A Theoretical Basis for Predicting Pilot Performance, Workload, and Handling Qualities

Abstract

The Cooper-Harper (CH) scale provides a structured approach to assessing handling qualities. In this scale the term ‘pilot compensation’ is a key discriminator, but its definition, as offered by Cooper and Harper, is difficult to quantify. Research on estimating Handling Qualities Rating (HQR) from flight data typically searched for pilot-vehicle performance measures that correlate with the CH ratings. The approach presented in this work estimates HQRs by establishing baseline compensation levels for a given task using rate and acceleration command dynamics. These are generated by the Spare Capacity OPerator Estimator (SCOPE), which estimates workload using a model of pilot neuromuscular feedback and a cost function that captures pilot behavior. Using the baseline compensation levels and the original definitions found in the CH scale, quantitative values from SCOPE are mapped to the CH descriptors ‘compensation’ and ‘controllability’. The proposed approach allows designers to predict task performance, as well as diagnostic and prognostic HQR capability.
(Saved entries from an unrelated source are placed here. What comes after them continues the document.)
`config.mk`:
```
export PLATFORM = sky130hd
export DESIGN_NAME = pbp_ram
export DESIGN_NICKNAME = d
export VERILOG_FILES = /design/src/sv/pbp_ram.sv
export SDC_FILE = /design/constraint.sdc
export NUM_CORES = 1
export LEC_CHECK = 0
export BUFFER_PORTS_ARGS = -buffer_cell sky130_fd_sc_hd__buf_2
export CORE_MARGIN = 2
export CORE_UTILIZATION = 38
export CTS_BUF_LIST = sky130_fd_sc_hd__clkbuf_4 sky130_fd_sc_hd__clkbuf_8
export DETAILED_ROUTE_END_ITERATION = 7
export PLACE_DENSITY = 0.62
export SLEW_MARGIN = 20
export SYNTH_ARGS = -nofsm -noshare
export SYNTH_HDL_FRONTEND = slang
export SYNTH_SLANG_ARGS = --single-unit
```
`constraint.sdc`:
```
create_clock -name clock -period 2.1 [get_ports clock]
set_input_delay 0.21 -clock clock [delete_from_list [all_inputs] [get_ports clock]]
set_output_delay 0.21 -clock clock [all_outputs]
set_load 0.02 [all_outputs]
```
`src/sv/pbp_ram.sv`:
```
// ----------------------------------------------------------------------------
// pbp_ram
// Generic single-port-write, single-port-read RAM with registered read data.
// ----------------------------------------------------------------------------
module pbp_ram #(
   parameter int WIDTH = 8,
   parameter int DEPTH = 16
) (
   input  logic                     clock,
   input  logic                     wr_en,
   input  logic [$clog2(DEPTH)-1:0] wr_addr,
   input  logic [WIDTH-1:0]         wr_data,
   input  logic                     rd_en,
   input  logic [$clog2(DEPTH)-1:0] rd_addr,
   output logic [WIDTH-1:0]         rd_data
);

   logic [WIDTH-1:0] mem_ff [DEPTH];
   logic [WIDTH-1:0] rd_data_ff;

   always_ff @(posedge clock) begin
      if (wr_en) begin
         mem_ff[wr_addr] <= wr_data;
      end
      if (rd_en) begin
         rd_data_ff <= mem_ff[rd_addr];
      end
   end

   assign rd_data = rd_data_ff;

endmodule

```
==> Word-level counts from Yosys, hierarchy flattened <==
Memory sizes are Yosys's and may differ from the RTL's. A register that Yosys moved wholly into a read port is not among the register bits.
Cells that the tools add are included.
{ "word_totals": {"register_bits": 0, "out_inout_bits": 8, "n_memories": 1, "mem_bits_rw": 128, "wordCells": 3, "in_bits": 19} }
{ "memory_table": {"columns": ["name", "depth", "word_bits", "rd", "rd_clocked_by_memory_dff", "write_ports", "line", "text"], "rows": [
  ["mem_ff", 16, 8, 1, 1, 1, "18", "logic [WIDTH-1:0] mem_ff [DEPTH];"]
]} }
{ "classes": {"muxes": 2} }
{ "ops": {"columns": ["operator", "count"], "rows": [
  ["2-to-1 mux 1 bit", 2]
]} }

==> Logic depth before layout (Yosys ltp) <==
{ "depth": {"depth_word": 2, "mapped_depth": 5, "ltp_nobuf": 3} }

==> Worst setup path after synthesis <==
No wires, ideal clock.
{ "synth_path": {"path_type": "in2reg", "from": "input port wr_addr[2]", "to": "memory mem_ff[0][0] (enable)", "n_path_buf": 0, "slack_ps": 397, "setup_ps": 383, "cell_stages": 2, "arrival_ps": 1320, "required_ps": 1717, "path_cell_list": "or3b_2 nor3_1"} }
{ "synth_rtl": {"columns": ["item", "line", "text"], "rows": [
  ["start: declaration", "11", "input logic [$clog2(DEPTH)-1:0] wr_addr,"],
  ["end: declaration", "18", null]
]} }
No word-level cell before the write port.

==> out/qor.txt <==
Height of the die = 121 µm
Actual slew at the worst max-slew pin = 0.638 ns
TritonRoute pass-1 iters = 4
Area enclosed by the die boundary = 0.0147 mm²
Kind of launch point of the worst setup path = register
H-tree level count = 4
Largest net degree at the start of global routing = 33
Nets in the synthesized netlist = 248
Share of the clock period used by the worst path = 72.4%
Maximum clock rate = 658 MHz
Post-layout total power = 5.19 mW
Overall Global Routing Usage = 14.6%
Sw power = 1.18 mW
Signal arrival time at the worst endpoint = 1.70 ns
Worst Hold Slack = 0.158 ns
Via count of the first global-routing pass = 2441
Internal Pwr Total = 4.01 mW
CTS tree = yes
Category of the critical setup timing path = reg2reg
Final total negative setup slack = 0 ns
Cells after synthesis = 229
Number of port buffers = 26
Synth Area in Simple Gates = 3.14%
Peak supply drop = 0.000357 V
Depth of the worst register-to-register path = 3
Number of gates given a new drive strength after cts = 0
Min Tclk post-route = 1.52 ns
Status = finished, final reports clean
Site row count = 42
Number of setup buffers added after CTS = 0
Clock Pin Slew Worst Setup and Hold Paths = 0.08 ns
Total DRC errors in the routed layout = 0
Wire length of the first global-routing pass = 14900 µm
Clock Tree Buf Depth = 2
Area of the core = 0.0133 mm²
Setup repair after global routing missed its margin = false
Synth Register Bits = 136
Slack of the worst reg-to-reg path = 0.58 ns
Reg-to-reg critical path startpoint = mem_ff[4][1]$_DFFE_PP_
Commonest non-fill, non-tap cell in the layout = edfxtp_1
Residual overflow from global routing = 0
Number of max-slew violations in the final report = 0
WHS Endpoint = rd_data[3]$_DFFE_PP_
Sink count of the clock tree = 136
Count of cells along the worst hold path = 1
Worst hold-check path type = in2reg
Syn-to-layout area delta = 14.8%
Mean post-synth cell area = 22.8 µm²
Peak per-stage delay on the critical path = 0.52 ns
Layout fillers = 1139
Final critical-path setup slack = 0.579 ns
Detail Route met3 WL = 540 µm
Critical hold path startpoint = rd_en
I/O pin count = 27
Number of buffers created by CTS = 17
Wire length on met2 = 4940 µm
Via count = 2449
Relative contribution of combinational cells to total power = 5.7%
Gpl congestion = 0.683
Core Util, Final = 45.0%
Endpoint kind of the worst setup timing path = register
Die width = 121 µm
Violation count after the first detailed-routing iteration = 246
Mapped cell area = 0.00523 mm²
Part of the Yosys area used for sequential elements = 78.1%
Synth Area in Adders = 0%
Setup-violating endpoint count in the final report = 0
Highest-count cells in the layout ignoring fill and taps = edfxtp_1 (136), buf_2 (26), mux4_2 (18)
Drt via density = 5.19
Relative contribution of the clock network to total power = 35.2%
Endpoint of the lowest-slack register-to-register path = rd_data[1]$_DFFE_PP_
Total wire length after detailed routing = 9870 µm
Routed length on met1 = 4270 µm
Sw Share = 22.8%
Remaining antenna violation count after routing = 0
Sum of net half-perimeters after detailed placement = 6410 µm
Share of the synthesized area in compound gates (AO/OA/AOI/OAI) = 2.30%
Worst slack, placed = 0.240 ns
Antenna violations before repair = 0
Mux cell area share after synthesis = 14.8%
Slowest library cell on the worst path = mux4_1
Count of yosys warnings during synthesis = 0
Max-cap check violation count = 0
Setup Skew = 0.0114 ns
Leak Pwr = 1.99 nW
Cell Chain, Critical Path = mux4_1, a22oi_1, nand2_1
CTS Hold Bufs = 0
Final routed wire length divided by cell count = 20.9 µm
Post-Synth XOR/XNOR Area = 0%
Ant diodes = 0
Top routing layer used = met4
Ratio of total power to cell area = 864 mW/mm²
Root buf cell = clkbuf_8
Post-synth cell types = 18
Slew margin rel. = 57.4%
Share of layout cells above drive strength 1 = 32.4%
Starting density of the core = 39.2%
Total Nets Final = 302
Critical-path maximum fanout = 1
Total count of hold-check failures in the final report = 0
Main combinational cell family by area after synthesis = multiplexers
Crit path required time = 2.28 ns
Sequential share of power = 59.2%
Clock latency of the later-clocked register in the worst-skew pair = 0.43 ns
-- Yosys cell counts --
master	instances	area share, %
nand3b_1	2	0.29
mux4_1	14	7.0
nand2_1	9	0.65
or3b_2	1	0.17
a22oi_1	16	2.3
edfxtp_1	136	78
nor3_1	4	0.38
buf_4	1	0.14
mux4_2	18	7.8
and2b_1	1	0.14
and2_1	1	0.12
nor2b_1	1	0.12
buf_2	3	0.29
buf_6	3	0.65
nand2b_1	2	0.24
clkdlybuf4s25_2	3	0.57
nand3_1	1	0.096
nor2_1	13	0.93
-- worst max-delay path by stage --
stage | start | endpoint | slack, ns | cells past startpoint
after global placement | rd_addr[0] | rd_data[1]$_DFFE_PP_ | 0.26 | 5
after floorplan | wr_addr[2] | mem_ff[0][0]$_DFFE_PP_ | 0.40 | 2
after global routing | mem_ff[4][1]$_DFFE_PP_ | rd_data[1]$_DFFE_PP_ | 0.49 | 3
after detailed placement | rd_addr[0] | rd_data[1]$_DFFE_PP_ | 0.24 | 5
after CTS | mem_ff[4][1]$_DFFE_PP_ | rd_data[1]$_DFFE_PP_ | 0.55 | 3
final | mem_ff[4][1]$_DFFE_PP_ | rd_data[1]$_DFFE_PP_ | 0.58 | 3
-- per-layer routing --
layer	vias to the layer above	GRT usage, %
li1	1088	-
met1	1284	20.0
met2	70	22.2
met3	7	3.67
met4	0	6.47
met5	-	0
-- stage by stage --
stage | instances | cell area (µm²)
finish | 472 | 6000
global route | 472 | 6000
CTS | 472 | 6000
detailed placement | 440 | 5660
global placement | 440 | 5660
floorplan | 229 | 5230
-- area by class of cell --
| type | count | area, µm² | area share [%] |
|---|---|---|---|
| sequential | 136 | 4080 | 68.0 |
| multi-input combinational | 83 | 1060 | 17.6 |
| tap | 176 | 220 | 3.67 |
| timing repair buffer | 45 | 298 | 4.96 |
| clock buffer | 18 | 241 | 4.02 |
| clock inverter | 14 | 103 | 1.71 |
-- critical path, delay by kind of cell, from the launching register on --
family | cells | cell delay (ns)
flops | 1 | 0.43
simple gates | 1 | 0.08
mux | 1 | 0.52
compound gates | 1 | 0.25
-- cells by family after synthesis --
family | count (synthesis)
compound gates | 16
buf+inv | 10
flops | 136
mux | 32
simple gates | 35
-- power groups by stage --
stage	Sequential [mW]	Combinational, mW	Clock (mW)
6_report	3.07	0.293	1.83
5_1_grt	3.07	0.320	1.99
4_1_cts	3.07	0.301	1.87
3_5_place_dp	3.13	0.300	0
3_3_place_gp	3.13	0.294	0
2_1_floorplan	3.14	0.154	0
-- registers in the layout, indices dropped and copies added (netlist names) --
register and count:
mem_ff 128, rd_data 8
Power figures use the tool's default switching activity.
As a training aid, the graphic and haptic outputs of a flight simulator could be driven by SCOPE and enable evaluation pilots to experience the visual and tactile feedback corresponding to the full range of CH rating associated with any operational or handling qualities evaluation task. SCOPE’s performance and HQR estimates for a high-fidelity piloted simulation pitch sum-of-sines task and pitch attitude capture-and hold task compared very favorably with the performance and HQRs collected from the evaluation test pilot.